The main result is that the flatness of the connection is equivalent to the unitary equivalence of the quantization Hilbert spaces under the action of $Diff S^1$, which is the required result expressing the equivariance of the quantization.

This treatment has many connections to many contemporary research areas. for example the bundle of complex structures over the loop space is a twistor space as was noticed by Bowick and Rajeev in their original work.

Update:

Sorry for never mentioning it in the original answer (It appears in the references), the loop space under consideration is $\Omega \mathbb{R}^{d-1,1}$ (based loops), (becoming $\Omega \mathbb{R}^{d-1,1}//diff S1$ after the Hamiltonian reduction).

The (unitary) equivalence of the three mentioned quantization methods Goddard Goldstone Rebbi Thorn (GGRT- half of the constraints method), BRST and the Bowick-Rajeev (twistor) can be explained as follows:

GGRT-BRST: The BRST invariance condition of the physical states is equivalent by explicit construction to the GGRT half number of constraints, please see Green Schwarz Witten equation: 3.2.31

BRST - Bowick-Rajeev: The inclusion of the ghost sector of the string is equivalent to tensoring with the anticanonical bundle to the Fock bundle of the bosonic string.
This can be understood from the fact that the Ricci tensor of $Diff S1/S1$ is exactly equal to the contribution of the ghost sector to the vacuum bundle curvature (for example by a direct calculation).
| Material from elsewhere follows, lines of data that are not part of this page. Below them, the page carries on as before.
What follows belongs to an exercise in optimizing a design on an open flow for small area, a short achievable clock period and few clock cycles; a production flow would make more cautious choices.
No run shown here included a check of the RTL's function; only the layout flow was run.

`flow/constraint.sdc`:
```
create_clock -name core_clock -period 18.0 [get_ports {clk}]
set_input_delay 3.6000 -clock core_clock [delete_from_list [all_inputs] [get_ports {clk}]]
set_output_delay 3.6000 -clock core_clock [all_outputs]
set_load 0.01 [all_outputs]
```
`flow/flow/margin.txt`:
```
11.5
```
`flow/flow/run.sh`:
```
#!/bin/bash
# Standard layout, with ORFS's timing repair asked to reach a larger setup
# margin than the clock needs, so the resizer works on the real critical paths.
set -euo pipefail
MARGIN=$(cat flow/margin.txt)
bash standard.sh synth > synth.log 2>&1
bash standard.sh SETUP_SLACK_MARGIN=$MARGIN finish > layout.log 2>&1
```
This is an optimization exercise on Yosys and OpenROAD, whose aim is small area, a short achievable clock period and few clock cycles, not a production implementation. Only simulation tests tie the RTL to the original design; equivalence was not proved. No activity file was given, so power comes from the tool's default toggle rates.

## design/flow/constraint.sdc

```tcl
create_clock -name core_clock -period 6.0 [get_ports {clk}]
set_input_delay 1.2000 -clock core_clock [delete_from_list [all_inputs] [get_ports {clk}]]
set_output_delay 1.2000 -clock core_clock [all_outputs]
set_load 0.01 [all_outputs]
```

## design/flow/config.mk

```make
export PLATFORM = sky130hd
export DESIGN_NAME = mini_aes_core
export DESIGN_NICKNAME = mini_aes_core
export VERILOG_FILES = /design/flow/design.v
export SDC_FILE = /design/flow/constraint.sdc
export NUM_CORES = 4
export LEC_CHECK = 0
export CAP_MARGIN = 20
export CORE_MARGIN = 2
export CORE_UTILIZATION = 55
export SETUP_SLACK_MARGIN = 3.8
export SLEW_MARGIN = 20
export SYNTH_MEMORY_MAX_BITS = 4096
export TNS_END_PERCENT = 10
```
This is an optimization exercise on Yosys and OpenROAD, whose aim is small area, a short achievable clock period and few clock cycles per item, not a production implementation.
Function was checked by simulation only, so behaviour that the tests miss may differ from the original.

==> trial 10 <==
## btc_enc
module btc_enc (
  input  wire         clk,
  input  wire         rst,         
  input  wire         in_valid,
  output wire         in_ready,
  input  wire [1:0]   in_fmt,      
  input  wire [511:0] in_pixels,   
  output wire         out_valid,
  input  wire         out_ready,
  output wire [127:0] out_block    
);
==> flow/config.mk <==
export PLATFORM = sky130hd
export DESIGN_NAME = btc_enc
export DESIGN_NICKNAME = btc_enc
export VERILOG_FILES = /design/flow/design.v
export SDC_FILE = /design/flow/constraint.sdc
export NUM_CORES = 4
export LEC_CHECK = 0
export ABC_CLOCK_PERIOD_IN_PS = 9000
export CAP_MARGIN = 20
export CORE_MARGIN = 2
export CORE_UTILIZATION = 30
export SLEW_MARGIN = 20
==> flow/constraint.sdc <==
create_clock -name core_clock -period 36.0 [get_ports {clk}]
set_input_delay 7.2000 -clock core_clock [delete_from_list [all_inputs] [get_ports {clk}]]
set_output_delay 7.2000 -clock core_clock [all_outputs]
set_load 0.01 [all_outputs]
run.sh (not shown) runs the stock make flow with config.mk's settings and CLKGATE_MAP_FILE= SYNTH_SCRIPT=/design/flow/synth_recipe.tcl, a recipe that flattens the netlist after the stock synthesis.
==> build 90: changes against trial 10 <==
--- a/flow/design.v
+++ b/flow/design.v
@@ -87,12 +87,11 @@
     end
     if (go) rfmt <= fmt;
   end
   wire is_bc1 = (rfmt == 2'd0);
   wire [15:0] opq;    
-  genvar gk, gm, gt, gc;
-  integer k;
+  genvar gk, gm, gt;
   generate
     for (gk = 0; gk < 16; gk = gk + 1) begin : g_opq
       assign opq[gk]    = |px[32*gk+24 +: 8];
     end
   endgenerate
@@ -109,16 +108,25 @@
   reg [3:0]  cq_i, cq_j;
   reg [1:0]  cq_ph;
   reg [7:0]  cq_n;
   reg [22:0] cq_e;
   reg [23:0] cq_x;       
-  wire       c_iss = cq_v || c_run;
+  wire       c_dupj;     
+  wire       c_iss = cq_v || (c_run && !c_dupj);
   wire [3:0] s1c_i = cq_v ? cq_i : ci;
   wire [3:0] s1c_j = cq_v ? cq_j : cj;
   wire [15:0] ei, ej;
   btc_p565 u_pi (.p(px[32*s1c_i +: 24]), .c(ei));
   btc_p565 u_pj (.p(px[32*s1c_j +: 24]), .c(ej));
+  wire [15:0] cmatch;
+  genvar gp;
+  generate
+    for (gp = 0; gp < 16; gp = gp + 1) begin : g_cmatch
+      assign cmatch[gp] = cvis[gp] && (cpk[gp] == ej);
+    end
+  endgenerate
+  assign      c_dupj = c_row0 && (|cmatch);
   wire [15:0] cmask = inO & ~cdup;
   wire [4:0]  c_nj  = ffs_above(cmask, cj);
   wire [4:0]  c_ni  = ffs_above(cmask, ci);
   wire        c_adv = c_run && !cq_v;               
   reg         c_init;
@@ -141,16 +149,23 @@
   always @(posedge clk) begin
     if (go) begin
       ci    <= 4'd0;
       cj    <= 4'd0;
       cn    <= 8'd0;
+      cdup  <= 16'd0;
+      cvis  <= 16'd0;
       c_row0 <= 1'b1;
     end else if (c_init) begin
       ci    <= px_i0[3:0];
       cj    <= px_i0[3:0];
     end else if (c_adv) begin
       cn <= cn + 8'd1;
+      if (c_row0) begin
+        cvis[cj] <= 1'b1;
+        cpk[cj]  <= ej;
+      end
+      if (c_dupj) cdup[cj] <= 1'b1;
       if (c_nj[4]) begin
         cj <= c_nj[3:0];
       end else if (c_ni[4]) begin
         c_row0 <= 1'b0;
         ci <= c_ni[3:0];
@@ -163,11 +178,10 @@
   reg  [1:0]  p0c_ph;
   reg  [7:0]  p0c_n;
   reg  [22:0] p0c_e;
   reg  [23:0] p0c_x;
   reg  [15:0] fi, fj;    
-  reg         p0c_r0;    
   reg  [95:0] p0c_g;     
   reg  [3:0]  p0c_go;    
   wire [1:0]  s0c_ph = cq_v ? cq_ph : 2'd0;
   wire [95:0] s0c_g;
   wire [3:0]  s0c_go;
@@ -189,31 +203,10 @@
     p0c_n  <= cq_v ? cq_n  : cn;
     p0c_e  <= cq_v ? cq_e  : 23'd0;
     p0c_x  <= cq_v ? cq_x  : 24'd0;
     fi     <= ei;
     fj     <= ej;
-    p0c_r0 <= !cq_v && c_row0;
-  end
-  wire [15:0] cmatch;
-  genvar gp;
-  generate
-    for (gp = 0; gp < 16; gp = gp + 1) begin : g_cmatch
-      assign cmatch[gp] = cvis[gp] && (cpk[gp] == fj);
-    end
-  endgenerate
-  wire        c_dupj = p0c_v && p0c_r0 && (|cmatch);
-  always @(posedge clk) begin
-    if (go) begin
-      cdup <= 16'd0;
-      cvis <= 16'd0;
-    end else begin
-      if (p0c_v && p0c_r0) begin
-        cvis[p0c_j] <= 1'b1;
-        cpk[p0c_j]  <= fj;
-      end
-      if (c_dupj) cdup[p0c_j] <= 1'b1;
-    end
   end
   wire [15:0] hi = (fi > fj) ? fi : fj;
   wire [15:0] lo = (fi > fj) ? fj : fi;
   wire [15:0] n_c0 = punch ? lo : hi;
   wire [15:0] n_c1 = punch ? hi : lo;
@@ -238,53 +231,54 @@
   reg  [1:0]  p1c_ph;
   reg  [7:0]  p1c_n;
   reg  [22:0] p1c_e;
   reg  [23:0] p1c_x;
   reg  [15:0] p1c_c0, p1c_c1;
-  wire [23:0] n_p0 = {e0b, e0g, e0r};               
-  wire [23:0] n_p1 = {e1b, e1g, e1r};
-  wire [23:0] n_p2 = n_m3 ? {hb[8:1], hg[8:1], hr[8:1]} : (c0_is_i ? t_ij : t_ji);
-  wire [23:0] n_p3 = n_m3 ? 24'd0 : (c0_is_i ? t_ji : t_ij);
-  wire [107:0] n_df [0:3];    
-  generate
-    for (gm = 0; gm < 4; gm = gm + 1) begin : g_cdf
-      for (gc = 0; gc < 3; gc = gc + 1) begin : g_ch
-        wire [8:0] x = {1'b0, p0c_g[24*gm + 8*gc +: 8]};
-        assign n_df[gm][9*gc +: 9]      = x - {1'b0, n_p0[8*gc +: 8]};
-        assign n_df[gm][27 + 9*gc +: 9] = x - {1'b0, n_p1[8*gc +: 8]};
-        assign n_df[gm][54 + 9*gc +: 9] = x - {1'b0, n_p2[8*gc +: 8]};
-        assign n_df[gm][81 + 9*gc +: 9] = x - {1'b0, n_p3[8*gc +: 8]};
-      end
-    end
-  endgenerate
-  reg  [107:0] p1c_df [0:3];
-  reg  [3:0]   p1c_go;
+  reg  [23:0] p1c_p0, p1c_p1, p1c_p2, p1c_p3;    
+  reg  [95:0] p1c_g;
+  reg  [3:0]  p1c_go;
   always @(posedge clk) begin
     if (rst) p1c_v <= 1'b0;
-    else     p1c_v <= p0c_v && !c_dupj;
+    else     p1c_v <= p0c_v;
     p1c_i  <= p0c_i;
     p1c_j  <= p0c_j;
     p1c_ph <= p0c_ph;
+    p1c_g  <= p0c_g;
     p1c_go <= p0c_go;
     p1c_n  <= p0c_n;
     p1c_e  <= p0c_e;
     p1c_x  <= p0c_x;
     p1c_m3 <= n_m3;
     p1c_c0 <= n_c0;
     p1c_c1 <= n_c1;
-    for (k = 0; k < 4; k = k + 1) p1c_df[k] <= n_df[k];
+    p1c_p0 <= {e0b, e0g, e0r};
+    p1c_p1 <= {e1b, e1g, e1r};
+    if (n_m3) begin
+      p1c_p2 <= {hb[8:1], hg[8:1], hr[8:1]};
+      p1c_p3 <= 24'd0;
+    end else begin
+      p1c_p2 <= c0_is_i ? t_ij : t_ji;
+      p1c_p3 <= c0_is_i ? t_ji : t_ij;
+    end
   end
+  wire [95:0]  cgrp = p1c_g;
   wire [3:0]   cgo  = p1c_go;
   wire [75:0]  cd [0:3];    
   generate
     for (gm = 0; gm < 4; gm = gm + 1) begin : g_cpx
+      wire [7:0] xr = cgrp[24*gm +: 8];
+      wire [7:0] xg = cgrp[24*gm+8 +: 8];
+      wire [7:0] xb = cgrp[24*gm+16 +: 8];
       wire [18:0] d0, d1, d2, d3;
-      wire [107:0] df = p1c_df[gm];
-      btc_sq3 u0 (.dr(df[8:0]),   .dg(df[17:9]),  .db(df[26:18]),  .d(d0));
-      btc_sq3 u1 (.dr(df[35:27]), .dg(df[44:36]), .db(df[53:45]),  .d(d1));
-      btc_sq3 u2 (.dr(df[62:54]), .dg(df[71:63]), .db(df[80:72]),  .d(d2));
-      btc_sq3 u3 (.dr(df[89:81]), .dg(df[98:90]), .db(df[107:99]), .d(d3));
+      wire [8:0] r0 = {1'b0, xr} - {1'b0, p1c_p0[7:0]}, g0 = {1'b0, xg} - {1'b0, p1c_p0[15:8]}, b0 = {1'b0, xb} - {1'b0, p1c_p0[23:16]};
+      wire [8:0] r1 = {1'b0, xr} - {1'b0, p1c_p1[7:0]}, g1 = {1'b0, xg} - {1'b0, p1c_p1[15:8]}, b1 = {1'b0, xb} - {1'b0, p1c_p1[23:16]};
+      wire [8:0] r2 = {1'b0, xr} - {1'b0, p1c_p2[7:0]}, g2 = {1'b0, xg} - {1'b0, p1c_p2[15:8]}, b2 = {1'b0, xb} - {1'b0, p1c_p2[23:16]};
+      wire [8:0] r3 = {1'b0, xr} - {1'b0, p1c_p3[7:0]}, g3 = {1'b0, xg} - {1'b0, p1c_p3[15:8]}, b3 = {1'b0, xb} - {1'b0, p1c_p3[23:16]};
+      btc_sq3 u0 (.dr(r0), .dg(g0), .db(b0), .d(d0));
+      btc_sq3 u1 (.dr(r1), .dg(g1), .db(b1), .d(d1));
+      btc_sq3 u2 (.dr(r2), .dg(g2), .db(b2), .d(d2));
+      btc_sq3 u3 (.dr(r3), .dg(g3), .db(b3), .d(d3));
       assign cd[gm] = {d3, d2, d1, d0};
     end
   endgenerate
   reg         p2c_v;
   reg  [3:0]  p2c_i, p2c_j;
@@ -294,10 +288,11 @@
   reg  [23:0] p2c_x;
   reg  [15:0] p2c_c0, p2c_c1;
   reg  [75:0] p2c_d [0:3];
   reg         p2c_m3;
   reg  [3:0]  p2c_go;
+  integer k;
   always @(posedge clk) begin
     if (rst) p2c_v <= 1'b0;
     else     p2c_v <= p1c_v;
     p2c_i  <= p1c_i;
     p2c_j  <= p1c_j;
==> summary.txt <==
- Against build 90, the synthesized cell count of trial 10 is larger by 7.1%.
- In build 90 the non-clock buffer count is higher than in trial 10, by 60.
- In build 90 the hold slack is lower than in trial 10, by 88 ps.
- Between trial 10 and build 90, the lower maximum frequency is in build 90 (gap about 1.2%, measured against build 90).
- Of trial 10 and build 90, trial 10 has the higher final cell count (gap about 5%, measured against build 90).
- Die area: build 90 is lower than trial 10 (4.1%).
- Against trial 10, the count of clock-buffer cells in the layout of build 90 is lower by 50.
- Of build 90 and trial 10, trial 10 has the higher setup slack (gap 130 ps).
- In trial 10 the first-iteration DRC count is larger than in build 90, by 20%.
- Register-to-register slack: build 90 is lower than trial 10 (640 ps).
- Of trial 10 and build 90, build 90 has the higher core utilization (gap 0.19 points).
Testbench counts of trial 10, summed over its fixed seeds: cycles 56,816, items 288.
Testbench counts of build 90, summed over its fixed seeds: cycles 56,624, items 288.

[static timing again, ports no longer ideal]
How much do the figures lean on ideal ports? The routed layouts below were timed once more, with nothing changed but the port constraints.
Step 1 (the two cells are an assumption about what drives the block):
set clk [get_ports {clk}]
set_driving_cell -lib_cell sky130_fd_sc_hd__clkbuf_16 $clk
set_driving_cell -lib_cell sky130_fd_sc_hd__buf_2 [delete_from_list [all_inputs] $clk]
Step 2 also shifts input and output timing later by t, the mid clock arrival at the registers, as if the neighbouring blocks saw the same clock.
Slacks: ideal / step 1 / step 2; pairs: ideal / step 1.
run	t, ns	slack for setup (ns)	worst setup path after step 2	slew at the worst register clock pin (ns)	pins driven straight from the clock port
trial 10	1.129	25.256 / 25.129 / 26.257	register to output	0.08 / 0.08	1
build 90	1.121	25.123 / 24.991 / 26.112	register to output	0.07 / 0.07	1
After both steps setup and hold are still met in every run listed.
Thus the half form quantization is equivalent to the introduction of ghosts. This can be further seen in the fact that the physical states have a ghost number of $-\frac{1}{2}$. This is also consistent with the path integral picture, where one must divide by the redundant gauge orbit measure.

In addition to the fact that in this method, one is not required to introduce the ghost fields explicitly, the flatness of the connection establishes the equivalence between the quantizations with respect to different Kahler polarizations.